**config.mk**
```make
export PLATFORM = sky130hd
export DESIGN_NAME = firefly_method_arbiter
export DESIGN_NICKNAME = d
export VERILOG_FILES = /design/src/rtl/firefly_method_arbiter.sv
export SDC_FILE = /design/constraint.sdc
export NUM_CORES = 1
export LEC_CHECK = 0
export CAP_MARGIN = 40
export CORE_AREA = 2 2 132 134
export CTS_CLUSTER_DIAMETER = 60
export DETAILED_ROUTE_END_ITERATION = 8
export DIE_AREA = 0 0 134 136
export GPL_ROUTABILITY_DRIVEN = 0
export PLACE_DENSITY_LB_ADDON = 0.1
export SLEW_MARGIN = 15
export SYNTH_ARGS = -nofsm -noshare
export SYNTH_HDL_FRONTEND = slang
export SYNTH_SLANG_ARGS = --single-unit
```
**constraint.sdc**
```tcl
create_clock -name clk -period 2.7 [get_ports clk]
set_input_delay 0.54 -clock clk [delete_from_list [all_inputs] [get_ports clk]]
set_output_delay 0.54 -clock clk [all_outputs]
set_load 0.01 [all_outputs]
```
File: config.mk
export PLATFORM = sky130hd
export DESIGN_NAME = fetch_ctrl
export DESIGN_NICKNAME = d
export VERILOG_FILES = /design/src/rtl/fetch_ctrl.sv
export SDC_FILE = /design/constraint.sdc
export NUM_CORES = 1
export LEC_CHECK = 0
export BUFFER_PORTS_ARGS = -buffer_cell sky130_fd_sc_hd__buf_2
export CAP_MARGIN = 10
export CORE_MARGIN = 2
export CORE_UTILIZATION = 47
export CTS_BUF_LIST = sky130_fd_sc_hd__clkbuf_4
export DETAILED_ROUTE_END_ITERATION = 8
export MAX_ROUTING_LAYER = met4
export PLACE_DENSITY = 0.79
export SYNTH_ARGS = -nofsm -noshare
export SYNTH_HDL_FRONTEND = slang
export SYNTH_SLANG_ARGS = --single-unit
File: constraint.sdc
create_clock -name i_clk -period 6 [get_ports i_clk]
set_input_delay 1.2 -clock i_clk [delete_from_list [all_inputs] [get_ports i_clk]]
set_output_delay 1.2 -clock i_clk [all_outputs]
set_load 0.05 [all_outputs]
++++++
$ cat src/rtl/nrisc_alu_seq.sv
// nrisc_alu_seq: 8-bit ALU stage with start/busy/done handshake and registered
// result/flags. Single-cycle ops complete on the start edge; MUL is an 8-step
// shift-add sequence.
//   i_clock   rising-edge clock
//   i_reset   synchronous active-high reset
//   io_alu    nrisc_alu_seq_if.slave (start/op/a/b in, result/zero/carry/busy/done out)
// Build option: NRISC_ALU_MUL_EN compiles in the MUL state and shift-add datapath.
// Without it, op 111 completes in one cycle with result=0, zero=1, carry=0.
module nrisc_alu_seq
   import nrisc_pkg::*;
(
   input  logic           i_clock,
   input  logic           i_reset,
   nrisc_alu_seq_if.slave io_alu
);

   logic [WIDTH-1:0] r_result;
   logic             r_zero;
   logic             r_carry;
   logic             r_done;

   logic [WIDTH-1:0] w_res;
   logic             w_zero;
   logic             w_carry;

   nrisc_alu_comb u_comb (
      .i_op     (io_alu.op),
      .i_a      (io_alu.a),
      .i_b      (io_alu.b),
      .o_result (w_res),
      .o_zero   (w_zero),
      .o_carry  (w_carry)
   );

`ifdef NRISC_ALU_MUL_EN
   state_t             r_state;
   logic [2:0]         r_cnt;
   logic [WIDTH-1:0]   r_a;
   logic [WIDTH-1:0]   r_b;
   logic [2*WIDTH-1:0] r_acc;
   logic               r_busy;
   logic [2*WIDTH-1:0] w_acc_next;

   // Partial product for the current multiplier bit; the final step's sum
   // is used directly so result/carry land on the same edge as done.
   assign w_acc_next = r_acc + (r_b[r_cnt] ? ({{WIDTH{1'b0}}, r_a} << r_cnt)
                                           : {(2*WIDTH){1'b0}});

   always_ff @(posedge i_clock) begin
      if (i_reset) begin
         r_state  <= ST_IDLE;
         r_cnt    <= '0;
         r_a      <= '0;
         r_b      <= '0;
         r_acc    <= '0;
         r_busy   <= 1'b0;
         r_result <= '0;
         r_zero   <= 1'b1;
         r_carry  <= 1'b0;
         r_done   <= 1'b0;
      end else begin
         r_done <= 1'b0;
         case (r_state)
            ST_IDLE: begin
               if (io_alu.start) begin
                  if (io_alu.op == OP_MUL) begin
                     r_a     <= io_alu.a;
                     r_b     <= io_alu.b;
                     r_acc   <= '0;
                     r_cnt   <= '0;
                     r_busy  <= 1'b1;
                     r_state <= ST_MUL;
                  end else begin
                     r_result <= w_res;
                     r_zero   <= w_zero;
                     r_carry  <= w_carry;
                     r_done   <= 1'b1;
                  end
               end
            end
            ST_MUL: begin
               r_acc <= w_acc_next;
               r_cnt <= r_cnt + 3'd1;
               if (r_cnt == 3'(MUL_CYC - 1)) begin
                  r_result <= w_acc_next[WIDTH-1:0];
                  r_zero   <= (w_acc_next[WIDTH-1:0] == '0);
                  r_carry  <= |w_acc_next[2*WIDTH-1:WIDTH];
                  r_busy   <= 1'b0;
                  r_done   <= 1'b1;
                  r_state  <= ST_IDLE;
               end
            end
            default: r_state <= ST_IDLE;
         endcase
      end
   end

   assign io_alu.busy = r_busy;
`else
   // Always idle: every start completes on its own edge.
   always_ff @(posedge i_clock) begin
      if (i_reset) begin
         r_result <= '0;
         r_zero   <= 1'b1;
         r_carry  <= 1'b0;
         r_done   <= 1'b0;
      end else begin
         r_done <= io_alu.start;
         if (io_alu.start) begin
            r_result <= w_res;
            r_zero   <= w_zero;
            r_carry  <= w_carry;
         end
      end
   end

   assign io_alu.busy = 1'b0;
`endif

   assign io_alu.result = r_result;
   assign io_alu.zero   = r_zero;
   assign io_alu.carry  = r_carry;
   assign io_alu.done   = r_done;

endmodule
++++++
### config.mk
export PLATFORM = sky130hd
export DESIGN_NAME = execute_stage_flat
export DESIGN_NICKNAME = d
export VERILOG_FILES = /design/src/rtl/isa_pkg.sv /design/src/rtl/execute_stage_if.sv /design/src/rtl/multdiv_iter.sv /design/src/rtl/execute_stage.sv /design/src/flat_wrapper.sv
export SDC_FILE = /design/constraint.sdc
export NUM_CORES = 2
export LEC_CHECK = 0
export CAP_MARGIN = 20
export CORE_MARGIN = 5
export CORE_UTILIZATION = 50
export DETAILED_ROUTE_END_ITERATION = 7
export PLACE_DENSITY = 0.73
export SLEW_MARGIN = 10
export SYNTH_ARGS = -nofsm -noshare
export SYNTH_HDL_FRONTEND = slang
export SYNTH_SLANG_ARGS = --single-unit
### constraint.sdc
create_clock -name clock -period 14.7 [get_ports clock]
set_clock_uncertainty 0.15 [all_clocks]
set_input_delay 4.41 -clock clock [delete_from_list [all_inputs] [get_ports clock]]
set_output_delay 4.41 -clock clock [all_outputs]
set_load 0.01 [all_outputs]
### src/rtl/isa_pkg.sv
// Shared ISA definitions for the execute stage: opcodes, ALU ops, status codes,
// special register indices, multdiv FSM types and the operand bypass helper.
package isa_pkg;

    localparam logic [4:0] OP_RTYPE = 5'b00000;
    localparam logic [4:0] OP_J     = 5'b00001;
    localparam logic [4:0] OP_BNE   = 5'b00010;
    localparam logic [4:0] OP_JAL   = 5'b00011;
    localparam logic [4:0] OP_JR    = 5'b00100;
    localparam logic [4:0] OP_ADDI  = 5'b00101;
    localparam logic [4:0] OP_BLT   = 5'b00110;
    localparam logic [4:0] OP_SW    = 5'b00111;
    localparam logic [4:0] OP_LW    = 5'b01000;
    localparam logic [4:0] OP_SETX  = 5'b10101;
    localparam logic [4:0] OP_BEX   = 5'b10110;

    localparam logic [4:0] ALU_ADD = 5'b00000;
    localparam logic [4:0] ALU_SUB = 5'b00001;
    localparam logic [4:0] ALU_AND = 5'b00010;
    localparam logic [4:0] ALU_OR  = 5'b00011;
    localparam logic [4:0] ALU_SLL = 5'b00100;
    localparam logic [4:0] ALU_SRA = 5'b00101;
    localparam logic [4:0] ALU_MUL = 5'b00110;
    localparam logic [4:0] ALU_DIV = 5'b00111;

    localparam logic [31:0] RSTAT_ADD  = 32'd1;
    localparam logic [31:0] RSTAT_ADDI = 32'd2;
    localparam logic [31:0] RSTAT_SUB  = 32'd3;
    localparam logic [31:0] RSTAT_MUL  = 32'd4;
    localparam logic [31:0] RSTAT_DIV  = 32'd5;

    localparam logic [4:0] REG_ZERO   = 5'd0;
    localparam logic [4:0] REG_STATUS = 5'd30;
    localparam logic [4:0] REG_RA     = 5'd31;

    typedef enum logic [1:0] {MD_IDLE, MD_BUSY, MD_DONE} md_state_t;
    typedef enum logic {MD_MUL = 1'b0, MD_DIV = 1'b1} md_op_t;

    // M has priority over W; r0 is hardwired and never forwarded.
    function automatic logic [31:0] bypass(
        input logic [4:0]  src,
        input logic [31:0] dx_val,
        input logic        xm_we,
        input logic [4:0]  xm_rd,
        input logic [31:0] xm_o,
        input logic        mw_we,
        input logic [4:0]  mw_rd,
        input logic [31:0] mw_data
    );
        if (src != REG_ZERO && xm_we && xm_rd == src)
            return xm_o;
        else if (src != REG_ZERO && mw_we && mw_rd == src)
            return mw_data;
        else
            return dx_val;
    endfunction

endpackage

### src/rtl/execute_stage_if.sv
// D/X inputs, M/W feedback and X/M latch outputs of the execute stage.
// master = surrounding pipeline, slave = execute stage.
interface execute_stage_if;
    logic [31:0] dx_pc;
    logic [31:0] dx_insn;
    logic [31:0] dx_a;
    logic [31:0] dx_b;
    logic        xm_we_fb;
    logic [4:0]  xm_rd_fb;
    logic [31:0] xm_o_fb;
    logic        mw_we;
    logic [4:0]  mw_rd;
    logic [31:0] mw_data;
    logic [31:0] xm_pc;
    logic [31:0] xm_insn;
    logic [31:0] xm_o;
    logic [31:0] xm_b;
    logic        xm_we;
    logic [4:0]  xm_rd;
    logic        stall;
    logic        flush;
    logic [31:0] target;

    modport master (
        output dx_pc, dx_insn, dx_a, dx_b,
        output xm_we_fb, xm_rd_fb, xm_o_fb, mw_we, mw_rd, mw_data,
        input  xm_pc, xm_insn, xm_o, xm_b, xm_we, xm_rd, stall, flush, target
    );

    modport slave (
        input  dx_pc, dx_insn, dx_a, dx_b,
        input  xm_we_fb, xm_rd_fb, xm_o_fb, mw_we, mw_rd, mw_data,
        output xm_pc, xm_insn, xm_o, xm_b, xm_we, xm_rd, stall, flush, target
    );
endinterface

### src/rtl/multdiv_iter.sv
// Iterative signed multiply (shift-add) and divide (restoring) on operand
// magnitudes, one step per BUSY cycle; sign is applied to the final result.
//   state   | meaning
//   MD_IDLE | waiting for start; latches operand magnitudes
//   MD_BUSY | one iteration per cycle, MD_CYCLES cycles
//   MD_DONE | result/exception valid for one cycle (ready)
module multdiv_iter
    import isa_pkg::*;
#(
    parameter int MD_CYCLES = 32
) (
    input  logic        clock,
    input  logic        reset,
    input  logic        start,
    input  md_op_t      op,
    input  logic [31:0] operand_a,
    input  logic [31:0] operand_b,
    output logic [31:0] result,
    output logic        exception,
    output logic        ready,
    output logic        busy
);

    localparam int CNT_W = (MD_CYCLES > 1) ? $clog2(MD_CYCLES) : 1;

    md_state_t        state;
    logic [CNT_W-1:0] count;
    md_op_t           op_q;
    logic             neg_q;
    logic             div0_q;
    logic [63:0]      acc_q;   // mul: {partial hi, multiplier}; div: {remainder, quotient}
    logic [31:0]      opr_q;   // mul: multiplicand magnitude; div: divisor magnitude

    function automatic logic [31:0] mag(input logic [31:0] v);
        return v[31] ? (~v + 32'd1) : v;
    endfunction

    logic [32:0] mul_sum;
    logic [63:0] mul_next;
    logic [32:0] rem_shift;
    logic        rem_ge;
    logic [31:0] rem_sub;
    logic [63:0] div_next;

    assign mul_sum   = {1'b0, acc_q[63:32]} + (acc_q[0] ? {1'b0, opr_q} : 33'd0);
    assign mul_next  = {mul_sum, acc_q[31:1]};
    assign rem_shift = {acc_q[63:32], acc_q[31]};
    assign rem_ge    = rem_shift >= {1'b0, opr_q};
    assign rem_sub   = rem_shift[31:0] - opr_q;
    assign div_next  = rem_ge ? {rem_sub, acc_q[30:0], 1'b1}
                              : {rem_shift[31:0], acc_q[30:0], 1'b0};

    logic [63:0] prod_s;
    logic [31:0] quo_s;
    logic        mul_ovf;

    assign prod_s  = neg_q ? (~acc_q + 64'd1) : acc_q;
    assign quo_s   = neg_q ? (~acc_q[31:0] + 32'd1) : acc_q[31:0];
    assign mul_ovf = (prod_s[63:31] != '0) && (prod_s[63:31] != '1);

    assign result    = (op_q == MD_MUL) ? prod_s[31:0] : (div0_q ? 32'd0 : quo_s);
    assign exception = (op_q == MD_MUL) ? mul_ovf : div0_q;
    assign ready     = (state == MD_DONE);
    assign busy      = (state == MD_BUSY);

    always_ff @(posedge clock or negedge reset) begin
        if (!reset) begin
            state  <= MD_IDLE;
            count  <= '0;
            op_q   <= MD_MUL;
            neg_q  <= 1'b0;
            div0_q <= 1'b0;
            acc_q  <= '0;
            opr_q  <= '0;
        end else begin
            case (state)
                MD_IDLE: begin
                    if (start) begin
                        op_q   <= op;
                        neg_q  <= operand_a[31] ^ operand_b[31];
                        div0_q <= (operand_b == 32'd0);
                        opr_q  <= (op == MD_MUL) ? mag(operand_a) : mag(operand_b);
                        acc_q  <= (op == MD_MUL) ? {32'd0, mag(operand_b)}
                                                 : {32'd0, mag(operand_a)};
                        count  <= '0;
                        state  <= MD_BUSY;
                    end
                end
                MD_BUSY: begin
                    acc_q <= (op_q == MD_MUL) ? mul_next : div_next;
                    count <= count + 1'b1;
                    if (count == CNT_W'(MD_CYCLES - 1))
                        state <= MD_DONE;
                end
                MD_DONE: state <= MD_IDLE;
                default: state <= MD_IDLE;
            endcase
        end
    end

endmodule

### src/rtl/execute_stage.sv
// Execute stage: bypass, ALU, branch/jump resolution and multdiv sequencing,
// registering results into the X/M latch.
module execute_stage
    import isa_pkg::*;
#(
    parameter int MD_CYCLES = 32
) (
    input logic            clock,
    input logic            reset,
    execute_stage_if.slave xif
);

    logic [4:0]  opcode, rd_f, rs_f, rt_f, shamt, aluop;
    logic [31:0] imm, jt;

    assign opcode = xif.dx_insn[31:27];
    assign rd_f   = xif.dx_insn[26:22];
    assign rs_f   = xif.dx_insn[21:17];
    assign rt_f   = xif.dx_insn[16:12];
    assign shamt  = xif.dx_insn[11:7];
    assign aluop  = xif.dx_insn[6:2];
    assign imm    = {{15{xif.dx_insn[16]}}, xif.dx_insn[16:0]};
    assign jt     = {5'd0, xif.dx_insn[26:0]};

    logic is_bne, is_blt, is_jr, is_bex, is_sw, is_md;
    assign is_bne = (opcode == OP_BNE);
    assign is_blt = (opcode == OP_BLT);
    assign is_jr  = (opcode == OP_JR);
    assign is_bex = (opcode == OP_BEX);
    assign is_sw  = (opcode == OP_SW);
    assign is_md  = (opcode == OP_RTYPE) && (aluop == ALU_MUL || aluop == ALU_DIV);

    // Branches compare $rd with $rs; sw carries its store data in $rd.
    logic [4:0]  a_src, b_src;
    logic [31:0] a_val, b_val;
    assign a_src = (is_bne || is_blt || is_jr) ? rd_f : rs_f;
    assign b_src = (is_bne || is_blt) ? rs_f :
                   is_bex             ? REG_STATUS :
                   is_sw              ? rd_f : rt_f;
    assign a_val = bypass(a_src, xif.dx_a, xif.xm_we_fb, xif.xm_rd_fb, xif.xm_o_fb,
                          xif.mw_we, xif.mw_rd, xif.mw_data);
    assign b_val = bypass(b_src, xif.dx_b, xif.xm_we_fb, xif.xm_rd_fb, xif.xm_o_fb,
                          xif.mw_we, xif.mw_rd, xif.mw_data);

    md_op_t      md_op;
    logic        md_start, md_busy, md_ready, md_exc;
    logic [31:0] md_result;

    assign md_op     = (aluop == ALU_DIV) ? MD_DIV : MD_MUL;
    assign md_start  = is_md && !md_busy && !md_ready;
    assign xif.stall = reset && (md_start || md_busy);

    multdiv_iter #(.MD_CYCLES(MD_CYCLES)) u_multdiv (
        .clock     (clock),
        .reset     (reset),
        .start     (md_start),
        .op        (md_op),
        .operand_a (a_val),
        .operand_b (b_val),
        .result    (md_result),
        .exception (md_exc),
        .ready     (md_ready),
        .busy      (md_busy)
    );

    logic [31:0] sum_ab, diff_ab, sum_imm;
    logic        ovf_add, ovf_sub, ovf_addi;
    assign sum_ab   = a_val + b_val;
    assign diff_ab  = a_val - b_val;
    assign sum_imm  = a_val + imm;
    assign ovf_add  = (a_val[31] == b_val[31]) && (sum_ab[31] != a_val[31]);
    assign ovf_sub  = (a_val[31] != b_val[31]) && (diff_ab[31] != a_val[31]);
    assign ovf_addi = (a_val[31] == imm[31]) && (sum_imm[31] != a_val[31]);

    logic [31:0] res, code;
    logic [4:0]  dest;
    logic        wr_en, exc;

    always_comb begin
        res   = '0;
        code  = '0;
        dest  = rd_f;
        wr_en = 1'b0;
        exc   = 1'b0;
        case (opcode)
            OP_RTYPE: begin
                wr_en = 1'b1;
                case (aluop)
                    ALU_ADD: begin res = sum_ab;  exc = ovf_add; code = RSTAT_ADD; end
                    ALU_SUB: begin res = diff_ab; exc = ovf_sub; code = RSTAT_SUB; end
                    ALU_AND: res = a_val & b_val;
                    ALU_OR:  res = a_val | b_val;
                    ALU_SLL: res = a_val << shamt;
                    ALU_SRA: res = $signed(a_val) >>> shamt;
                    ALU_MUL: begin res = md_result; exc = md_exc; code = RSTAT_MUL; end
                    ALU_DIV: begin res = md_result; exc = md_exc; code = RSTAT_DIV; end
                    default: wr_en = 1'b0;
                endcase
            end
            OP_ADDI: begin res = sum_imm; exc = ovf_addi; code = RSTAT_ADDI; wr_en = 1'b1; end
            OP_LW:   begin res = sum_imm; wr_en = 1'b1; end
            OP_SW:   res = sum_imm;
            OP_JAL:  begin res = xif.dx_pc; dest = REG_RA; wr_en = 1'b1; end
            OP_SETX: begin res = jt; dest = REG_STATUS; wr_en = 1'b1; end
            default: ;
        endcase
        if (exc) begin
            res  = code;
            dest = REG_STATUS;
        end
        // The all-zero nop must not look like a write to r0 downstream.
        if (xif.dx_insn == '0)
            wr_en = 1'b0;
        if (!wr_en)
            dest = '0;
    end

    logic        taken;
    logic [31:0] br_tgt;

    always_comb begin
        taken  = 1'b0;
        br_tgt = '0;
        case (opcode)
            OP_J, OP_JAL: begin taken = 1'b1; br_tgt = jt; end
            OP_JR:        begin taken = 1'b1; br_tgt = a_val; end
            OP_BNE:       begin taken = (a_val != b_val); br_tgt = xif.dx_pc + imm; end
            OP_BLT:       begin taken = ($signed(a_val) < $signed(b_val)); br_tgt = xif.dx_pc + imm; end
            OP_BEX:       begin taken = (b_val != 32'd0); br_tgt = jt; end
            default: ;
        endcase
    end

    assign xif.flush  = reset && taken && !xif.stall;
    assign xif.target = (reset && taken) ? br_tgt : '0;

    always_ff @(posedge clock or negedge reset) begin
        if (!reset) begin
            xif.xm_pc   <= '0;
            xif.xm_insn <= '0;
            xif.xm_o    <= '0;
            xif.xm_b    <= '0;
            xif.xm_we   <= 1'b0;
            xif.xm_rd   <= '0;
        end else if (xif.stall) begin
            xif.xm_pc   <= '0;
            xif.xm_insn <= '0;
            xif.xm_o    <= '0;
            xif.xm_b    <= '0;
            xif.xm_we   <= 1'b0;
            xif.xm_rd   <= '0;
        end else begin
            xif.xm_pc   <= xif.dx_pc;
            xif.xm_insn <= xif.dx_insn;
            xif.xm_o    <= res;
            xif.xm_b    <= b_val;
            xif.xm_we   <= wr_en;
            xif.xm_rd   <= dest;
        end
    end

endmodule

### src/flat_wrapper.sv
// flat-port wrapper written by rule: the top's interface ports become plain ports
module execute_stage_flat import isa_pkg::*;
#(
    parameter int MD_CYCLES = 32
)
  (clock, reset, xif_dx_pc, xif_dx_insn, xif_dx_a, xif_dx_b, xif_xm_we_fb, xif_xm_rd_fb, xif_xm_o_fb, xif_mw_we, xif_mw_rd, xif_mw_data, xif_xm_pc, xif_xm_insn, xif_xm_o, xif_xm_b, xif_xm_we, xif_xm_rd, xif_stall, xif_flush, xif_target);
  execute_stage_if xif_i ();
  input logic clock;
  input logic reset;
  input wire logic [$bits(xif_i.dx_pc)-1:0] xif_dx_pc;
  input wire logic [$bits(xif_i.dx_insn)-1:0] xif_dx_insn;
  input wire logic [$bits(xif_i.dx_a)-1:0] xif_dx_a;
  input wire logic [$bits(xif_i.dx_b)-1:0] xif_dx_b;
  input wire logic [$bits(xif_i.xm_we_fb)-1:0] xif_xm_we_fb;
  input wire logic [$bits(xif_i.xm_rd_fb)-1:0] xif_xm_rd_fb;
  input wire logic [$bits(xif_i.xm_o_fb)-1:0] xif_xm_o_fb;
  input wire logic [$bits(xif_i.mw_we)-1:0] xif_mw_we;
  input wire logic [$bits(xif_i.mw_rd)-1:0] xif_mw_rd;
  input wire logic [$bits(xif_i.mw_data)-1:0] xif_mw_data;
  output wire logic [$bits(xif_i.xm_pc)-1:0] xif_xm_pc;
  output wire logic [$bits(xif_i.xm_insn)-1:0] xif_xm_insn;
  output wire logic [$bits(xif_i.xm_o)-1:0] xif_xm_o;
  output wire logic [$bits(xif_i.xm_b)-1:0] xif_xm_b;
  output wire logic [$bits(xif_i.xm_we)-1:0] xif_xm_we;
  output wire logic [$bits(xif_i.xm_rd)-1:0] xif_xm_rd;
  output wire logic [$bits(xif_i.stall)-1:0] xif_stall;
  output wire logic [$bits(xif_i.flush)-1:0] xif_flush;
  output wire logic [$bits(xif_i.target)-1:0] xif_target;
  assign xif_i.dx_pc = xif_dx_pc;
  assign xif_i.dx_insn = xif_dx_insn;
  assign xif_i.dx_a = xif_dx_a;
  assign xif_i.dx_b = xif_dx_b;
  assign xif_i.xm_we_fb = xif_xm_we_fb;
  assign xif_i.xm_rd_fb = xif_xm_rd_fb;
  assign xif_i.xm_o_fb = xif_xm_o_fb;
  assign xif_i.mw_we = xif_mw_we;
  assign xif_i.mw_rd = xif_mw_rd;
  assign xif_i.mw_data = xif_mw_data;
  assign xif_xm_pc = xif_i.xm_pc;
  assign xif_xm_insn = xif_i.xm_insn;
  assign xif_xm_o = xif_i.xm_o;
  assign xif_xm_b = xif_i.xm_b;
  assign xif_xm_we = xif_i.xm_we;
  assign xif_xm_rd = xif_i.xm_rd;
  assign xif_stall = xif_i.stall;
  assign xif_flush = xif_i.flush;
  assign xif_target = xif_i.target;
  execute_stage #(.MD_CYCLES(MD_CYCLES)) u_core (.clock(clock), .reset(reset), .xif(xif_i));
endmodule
++++++
## ACTIVITY
Some lines in the records above contain "import". Count them and give the number only.

## OUTPUT OF THE TASK
4